1## Custom memory allocator
2
3LibSass comes with a custom memory allocator to improve performance.
4First included in LibSass 3.6 and currently disabled by default.
5Needs to be enabled by defining `SASS_CUSTOM_ALLOCATOR`.
6
7### Overview
8
9The allocator is a pool/arena allocator with a free-list on top. The
10memory usage pattern of LibSass fits this implementation very well.
11Every compilation tends to accumulate memory and only releasing some
12items from time to time, but the overall memory consumption will mostly
13grow until the compilation is finished. This helps us to keep the
14implementation as simple as possible, since we don't need to release
15much memory back to the system and can re-use it instead.
16
17### Arenas
18
19Each arena is allocated in a (compile time) fixed size. Every allocation
20request is served from the current arena. We basically slice up the
21arena into different sized chunks. Arenas are never returned to the
22system until the whole compilation is finished.
23
24### Slices
25
26A memory slice is a part of an arena. Once the system requests a sized
27memory chunk we check the current arena if there is enough space to
28hold it. If not a new arena is allocated. Then we return a pointer
29into that arena and mark the space as being used. Each slice also
30has a header which is invisible to the requester as it lies before
31the pointer address that we returned. This is used for book-keeping.
32
33### Free-lists (or buckets)
34
35Once a memory slice is returned to the allocator it will not be released.
36It will instead be put on the free list. We keep a fixed number of free lists,
37one for every possible chunk size. Since chunk sizes are memory aligned, we
38can get the free-list index (aka `bucket`) very quickly (`size/alignment`).

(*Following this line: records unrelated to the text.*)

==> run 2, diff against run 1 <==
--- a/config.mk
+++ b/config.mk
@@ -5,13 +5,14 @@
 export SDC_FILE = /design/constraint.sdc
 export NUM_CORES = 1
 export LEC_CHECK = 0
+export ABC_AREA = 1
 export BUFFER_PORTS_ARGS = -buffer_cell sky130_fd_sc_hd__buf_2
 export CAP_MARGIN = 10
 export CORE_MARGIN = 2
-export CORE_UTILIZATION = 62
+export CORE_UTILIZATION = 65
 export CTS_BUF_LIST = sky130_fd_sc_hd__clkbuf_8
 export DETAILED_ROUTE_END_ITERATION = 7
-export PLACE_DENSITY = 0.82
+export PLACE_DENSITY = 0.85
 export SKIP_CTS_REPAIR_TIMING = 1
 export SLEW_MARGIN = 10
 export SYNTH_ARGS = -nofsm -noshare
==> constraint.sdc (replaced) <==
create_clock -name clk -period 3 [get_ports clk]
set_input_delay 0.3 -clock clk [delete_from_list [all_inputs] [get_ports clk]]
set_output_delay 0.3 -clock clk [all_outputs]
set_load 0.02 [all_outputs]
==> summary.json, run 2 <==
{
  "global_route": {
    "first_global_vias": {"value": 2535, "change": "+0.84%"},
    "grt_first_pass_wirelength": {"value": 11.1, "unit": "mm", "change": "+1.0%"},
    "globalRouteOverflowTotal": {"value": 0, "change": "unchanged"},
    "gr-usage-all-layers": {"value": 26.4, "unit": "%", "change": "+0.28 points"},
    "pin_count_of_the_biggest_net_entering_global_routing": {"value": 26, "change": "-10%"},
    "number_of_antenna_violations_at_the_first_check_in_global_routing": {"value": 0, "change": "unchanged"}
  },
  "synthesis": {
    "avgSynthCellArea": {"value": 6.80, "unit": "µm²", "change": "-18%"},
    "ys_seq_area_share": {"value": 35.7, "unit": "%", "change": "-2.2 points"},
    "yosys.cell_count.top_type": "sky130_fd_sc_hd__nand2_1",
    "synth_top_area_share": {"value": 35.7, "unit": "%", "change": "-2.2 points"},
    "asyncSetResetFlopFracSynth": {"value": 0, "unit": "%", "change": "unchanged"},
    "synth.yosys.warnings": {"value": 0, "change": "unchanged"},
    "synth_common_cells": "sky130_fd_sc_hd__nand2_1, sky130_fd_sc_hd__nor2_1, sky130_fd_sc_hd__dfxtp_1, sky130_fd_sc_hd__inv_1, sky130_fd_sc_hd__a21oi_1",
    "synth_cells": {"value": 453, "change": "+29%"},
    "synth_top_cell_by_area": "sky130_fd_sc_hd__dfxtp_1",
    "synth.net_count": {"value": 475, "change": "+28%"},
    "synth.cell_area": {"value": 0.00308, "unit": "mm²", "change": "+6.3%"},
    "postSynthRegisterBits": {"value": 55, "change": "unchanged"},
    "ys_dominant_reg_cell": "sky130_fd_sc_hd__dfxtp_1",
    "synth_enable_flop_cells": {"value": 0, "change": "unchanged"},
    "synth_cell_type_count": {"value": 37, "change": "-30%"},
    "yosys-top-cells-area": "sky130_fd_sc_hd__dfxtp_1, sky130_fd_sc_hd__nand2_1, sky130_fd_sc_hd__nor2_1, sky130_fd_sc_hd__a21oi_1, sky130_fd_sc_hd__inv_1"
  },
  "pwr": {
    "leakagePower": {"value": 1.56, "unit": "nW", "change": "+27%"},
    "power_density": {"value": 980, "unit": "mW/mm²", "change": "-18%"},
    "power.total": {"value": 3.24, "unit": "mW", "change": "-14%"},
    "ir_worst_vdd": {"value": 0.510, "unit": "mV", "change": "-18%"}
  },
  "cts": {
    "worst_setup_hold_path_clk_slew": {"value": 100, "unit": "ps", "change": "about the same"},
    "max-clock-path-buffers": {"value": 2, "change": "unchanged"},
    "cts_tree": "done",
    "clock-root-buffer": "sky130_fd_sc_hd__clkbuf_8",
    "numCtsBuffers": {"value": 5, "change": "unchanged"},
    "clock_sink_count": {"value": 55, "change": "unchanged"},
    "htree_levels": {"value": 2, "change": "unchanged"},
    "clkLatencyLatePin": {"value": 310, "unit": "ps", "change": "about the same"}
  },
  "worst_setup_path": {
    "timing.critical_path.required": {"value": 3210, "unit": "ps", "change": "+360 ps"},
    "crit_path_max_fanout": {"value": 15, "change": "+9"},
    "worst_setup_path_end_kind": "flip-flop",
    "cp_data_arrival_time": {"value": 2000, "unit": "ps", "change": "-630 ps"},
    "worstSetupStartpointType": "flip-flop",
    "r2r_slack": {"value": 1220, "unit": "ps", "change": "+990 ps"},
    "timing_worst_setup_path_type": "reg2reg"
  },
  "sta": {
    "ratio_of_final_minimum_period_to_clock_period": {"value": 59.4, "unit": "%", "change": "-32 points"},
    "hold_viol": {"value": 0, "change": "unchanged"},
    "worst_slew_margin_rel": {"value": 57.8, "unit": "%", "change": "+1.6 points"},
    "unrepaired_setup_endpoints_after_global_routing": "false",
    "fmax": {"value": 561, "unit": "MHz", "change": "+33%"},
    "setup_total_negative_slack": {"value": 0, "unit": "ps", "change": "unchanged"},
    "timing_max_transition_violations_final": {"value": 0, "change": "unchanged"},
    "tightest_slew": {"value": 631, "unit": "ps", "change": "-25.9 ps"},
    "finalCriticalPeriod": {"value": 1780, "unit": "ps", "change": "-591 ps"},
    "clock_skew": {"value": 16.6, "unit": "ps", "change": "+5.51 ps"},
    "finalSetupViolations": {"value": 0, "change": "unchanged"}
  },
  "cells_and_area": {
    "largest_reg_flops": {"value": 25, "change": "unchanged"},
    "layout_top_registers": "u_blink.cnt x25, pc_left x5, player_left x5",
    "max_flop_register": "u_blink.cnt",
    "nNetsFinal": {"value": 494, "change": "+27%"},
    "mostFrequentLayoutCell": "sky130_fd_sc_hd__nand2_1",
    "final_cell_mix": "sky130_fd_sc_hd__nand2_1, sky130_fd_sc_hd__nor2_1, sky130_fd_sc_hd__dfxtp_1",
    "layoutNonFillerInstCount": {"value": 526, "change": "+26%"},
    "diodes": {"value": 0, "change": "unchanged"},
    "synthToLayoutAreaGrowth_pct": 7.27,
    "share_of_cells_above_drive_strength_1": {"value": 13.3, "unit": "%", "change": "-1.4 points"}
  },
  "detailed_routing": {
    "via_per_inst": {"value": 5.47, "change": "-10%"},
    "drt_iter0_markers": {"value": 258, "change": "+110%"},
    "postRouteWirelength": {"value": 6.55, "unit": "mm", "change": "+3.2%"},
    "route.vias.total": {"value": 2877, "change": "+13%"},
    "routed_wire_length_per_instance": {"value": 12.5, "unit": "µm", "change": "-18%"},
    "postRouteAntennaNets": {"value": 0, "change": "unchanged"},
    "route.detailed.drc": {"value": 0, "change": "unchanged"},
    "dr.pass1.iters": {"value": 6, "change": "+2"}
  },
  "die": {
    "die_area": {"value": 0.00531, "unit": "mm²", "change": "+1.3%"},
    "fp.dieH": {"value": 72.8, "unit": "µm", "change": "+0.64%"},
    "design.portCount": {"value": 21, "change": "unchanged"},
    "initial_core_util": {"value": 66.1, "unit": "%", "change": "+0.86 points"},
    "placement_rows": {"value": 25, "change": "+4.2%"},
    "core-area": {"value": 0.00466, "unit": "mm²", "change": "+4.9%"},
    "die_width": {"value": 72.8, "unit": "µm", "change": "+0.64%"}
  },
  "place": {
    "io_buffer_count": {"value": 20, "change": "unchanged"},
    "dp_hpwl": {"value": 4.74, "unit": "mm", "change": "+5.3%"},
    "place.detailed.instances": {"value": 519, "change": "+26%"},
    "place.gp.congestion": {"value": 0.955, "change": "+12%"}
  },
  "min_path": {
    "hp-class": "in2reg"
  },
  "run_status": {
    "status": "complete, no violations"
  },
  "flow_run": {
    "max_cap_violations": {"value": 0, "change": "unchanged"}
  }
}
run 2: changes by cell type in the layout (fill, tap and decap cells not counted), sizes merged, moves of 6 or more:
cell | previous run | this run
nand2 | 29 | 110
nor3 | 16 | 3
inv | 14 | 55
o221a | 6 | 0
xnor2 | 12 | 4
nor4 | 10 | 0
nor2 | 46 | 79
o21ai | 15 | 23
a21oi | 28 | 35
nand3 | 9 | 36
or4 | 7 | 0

39For further readings see https://en.wikipedia.org/wiki/Free_list.
40
41### Chunk-sizes
42
43Since arenas are of fixed size we need to make sure that only small
44enough chunks get served from it. This also helps to keep implementation
45simple, as we can statically declare some structures for book-keeping.

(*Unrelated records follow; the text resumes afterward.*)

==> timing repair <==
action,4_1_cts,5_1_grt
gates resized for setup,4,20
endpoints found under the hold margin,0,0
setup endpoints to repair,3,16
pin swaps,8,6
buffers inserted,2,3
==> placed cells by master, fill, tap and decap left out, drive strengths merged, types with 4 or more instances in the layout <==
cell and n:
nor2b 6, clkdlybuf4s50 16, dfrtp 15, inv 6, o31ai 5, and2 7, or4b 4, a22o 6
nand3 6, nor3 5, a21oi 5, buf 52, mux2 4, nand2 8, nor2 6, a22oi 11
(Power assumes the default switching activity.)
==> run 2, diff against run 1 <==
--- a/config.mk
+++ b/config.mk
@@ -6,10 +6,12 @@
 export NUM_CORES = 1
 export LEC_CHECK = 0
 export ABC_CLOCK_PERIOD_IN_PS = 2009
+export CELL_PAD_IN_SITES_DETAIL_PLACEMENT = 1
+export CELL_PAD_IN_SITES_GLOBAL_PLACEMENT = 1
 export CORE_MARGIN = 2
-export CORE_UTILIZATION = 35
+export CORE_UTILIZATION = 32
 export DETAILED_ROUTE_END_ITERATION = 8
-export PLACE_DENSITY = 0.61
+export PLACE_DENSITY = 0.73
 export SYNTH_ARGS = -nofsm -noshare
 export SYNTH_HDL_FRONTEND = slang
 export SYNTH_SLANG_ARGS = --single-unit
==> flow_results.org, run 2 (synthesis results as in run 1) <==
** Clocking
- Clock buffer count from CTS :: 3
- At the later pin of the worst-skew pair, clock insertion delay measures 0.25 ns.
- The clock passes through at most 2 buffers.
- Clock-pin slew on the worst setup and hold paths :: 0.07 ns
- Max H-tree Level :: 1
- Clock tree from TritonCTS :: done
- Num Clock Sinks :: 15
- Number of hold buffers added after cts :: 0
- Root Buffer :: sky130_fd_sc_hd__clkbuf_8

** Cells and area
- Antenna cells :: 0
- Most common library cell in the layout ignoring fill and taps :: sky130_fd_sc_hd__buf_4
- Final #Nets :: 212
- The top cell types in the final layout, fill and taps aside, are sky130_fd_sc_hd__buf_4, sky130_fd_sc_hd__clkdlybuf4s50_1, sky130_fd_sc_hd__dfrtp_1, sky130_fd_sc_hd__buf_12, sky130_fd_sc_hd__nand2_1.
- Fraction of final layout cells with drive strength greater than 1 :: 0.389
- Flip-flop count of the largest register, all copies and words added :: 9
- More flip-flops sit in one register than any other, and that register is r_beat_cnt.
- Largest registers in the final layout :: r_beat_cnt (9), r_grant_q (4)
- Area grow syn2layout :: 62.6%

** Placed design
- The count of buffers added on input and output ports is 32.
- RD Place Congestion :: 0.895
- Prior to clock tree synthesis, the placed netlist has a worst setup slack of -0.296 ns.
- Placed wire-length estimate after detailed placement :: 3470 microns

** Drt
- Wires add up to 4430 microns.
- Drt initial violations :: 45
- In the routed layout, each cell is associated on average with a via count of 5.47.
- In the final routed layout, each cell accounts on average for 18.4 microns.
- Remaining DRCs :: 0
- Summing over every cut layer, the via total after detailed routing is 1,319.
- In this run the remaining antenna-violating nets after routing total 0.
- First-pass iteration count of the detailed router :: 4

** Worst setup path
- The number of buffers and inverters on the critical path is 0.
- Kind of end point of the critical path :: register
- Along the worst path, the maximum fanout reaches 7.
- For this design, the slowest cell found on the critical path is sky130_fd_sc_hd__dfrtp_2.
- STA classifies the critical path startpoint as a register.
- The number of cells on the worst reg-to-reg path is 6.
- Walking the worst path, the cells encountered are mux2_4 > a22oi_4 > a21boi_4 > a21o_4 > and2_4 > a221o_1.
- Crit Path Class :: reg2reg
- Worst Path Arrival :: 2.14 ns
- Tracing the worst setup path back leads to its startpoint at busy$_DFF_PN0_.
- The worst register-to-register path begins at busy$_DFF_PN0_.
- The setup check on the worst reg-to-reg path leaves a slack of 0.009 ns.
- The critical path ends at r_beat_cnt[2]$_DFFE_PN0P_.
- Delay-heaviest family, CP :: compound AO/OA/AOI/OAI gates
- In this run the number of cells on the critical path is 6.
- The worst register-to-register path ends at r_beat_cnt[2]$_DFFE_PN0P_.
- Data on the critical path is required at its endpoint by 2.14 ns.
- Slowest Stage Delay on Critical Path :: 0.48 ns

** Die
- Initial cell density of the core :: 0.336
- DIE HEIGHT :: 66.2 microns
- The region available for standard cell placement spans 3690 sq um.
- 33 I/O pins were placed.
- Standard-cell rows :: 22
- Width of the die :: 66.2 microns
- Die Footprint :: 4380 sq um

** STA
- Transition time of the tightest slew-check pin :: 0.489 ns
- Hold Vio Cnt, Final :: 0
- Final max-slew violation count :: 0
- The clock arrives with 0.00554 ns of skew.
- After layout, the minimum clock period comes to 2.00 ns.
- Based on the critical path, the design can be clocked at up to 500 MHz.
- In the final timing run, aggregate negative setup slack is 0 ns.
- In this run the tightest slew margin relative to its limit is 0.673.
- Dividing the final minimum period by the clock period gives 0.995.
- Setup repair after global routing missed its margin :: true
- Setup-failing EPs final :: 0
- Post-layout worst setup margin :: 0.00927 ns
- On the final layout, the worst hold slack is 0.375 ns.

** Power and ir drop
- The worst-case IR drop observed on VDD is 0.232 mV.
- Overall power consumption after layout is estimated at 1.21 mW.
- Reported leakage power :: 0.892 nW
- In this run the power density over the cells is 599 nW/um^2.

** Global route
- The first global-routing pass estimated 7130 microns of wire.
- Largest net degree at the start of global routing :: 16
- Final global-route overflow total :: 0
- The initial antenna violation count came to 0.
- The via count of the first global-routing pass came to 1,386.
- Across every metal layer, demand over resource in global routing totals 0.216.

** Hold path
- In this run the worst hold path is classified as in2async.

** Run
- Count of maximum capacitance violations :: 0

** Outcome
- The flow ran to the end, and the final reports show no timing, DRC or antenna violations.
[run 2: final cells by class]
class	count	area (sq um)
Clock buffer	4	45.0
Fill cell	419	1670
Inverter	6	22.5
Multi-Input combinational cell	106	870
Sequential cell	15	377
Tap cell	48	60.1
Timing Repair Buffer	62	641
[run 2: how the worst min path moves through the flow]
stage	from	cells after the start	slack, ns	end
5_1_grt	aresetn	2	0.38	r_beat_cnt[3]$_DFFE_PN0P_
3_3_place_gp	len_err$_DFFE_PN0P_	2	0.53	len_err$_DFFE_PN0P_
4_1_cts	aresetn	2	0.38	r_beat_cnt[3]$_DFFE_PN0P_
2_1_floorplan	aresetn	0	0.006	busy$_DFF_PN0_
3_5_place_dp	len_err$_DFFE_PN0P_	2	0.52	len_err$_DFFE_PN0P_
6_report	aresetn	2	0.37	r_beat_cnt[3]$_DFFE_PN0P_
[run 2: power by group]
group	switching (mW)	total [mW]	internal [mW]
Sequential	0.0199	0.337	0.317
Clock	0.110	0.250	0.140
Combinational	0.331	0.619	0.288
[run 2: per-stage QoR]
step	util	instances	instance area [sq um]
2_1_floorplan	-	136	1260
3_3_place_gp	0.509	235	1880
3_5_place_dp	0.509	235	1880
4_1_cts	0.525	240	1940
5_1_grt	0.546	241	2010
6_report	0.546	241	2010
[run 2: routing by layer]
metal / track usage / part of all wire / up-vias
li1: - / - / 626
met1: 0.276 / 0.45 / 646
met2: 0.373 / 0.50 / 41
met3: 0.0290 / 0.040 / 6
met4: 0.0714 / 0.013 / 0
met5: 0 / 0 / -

46Allocations that are too big to be tracked on a free-list will be patched
47directly to malloc and free. This is the case when the bucket index would
48be bigger than `SassAllocatorBuckets`.
49
50### Thread-safety
51
52This implementation is not thread-safe by design. Making it thread-safe
53would certainly be possible, but it would come at a (performance) price.
54Also it is not needed given the memory usage pattern of LibSass. Instead
55we should make sure that memory pools are local to each thread.
56
57### Implementation obstacles
58
59Since memory allocation is a core part of C++ itself, we get into various
60difficult territories. This has specially proven true in regard of static
61variable initialization and destruction order. E.g when we have a static
62string with custom allocator. It might be that it is initialized before
63the thread local memory pool. On the other hand it's also possible that
64the memory pool is destroyed before another static string wants to give
65back its memory to the pool. I tried hard to work around those issues.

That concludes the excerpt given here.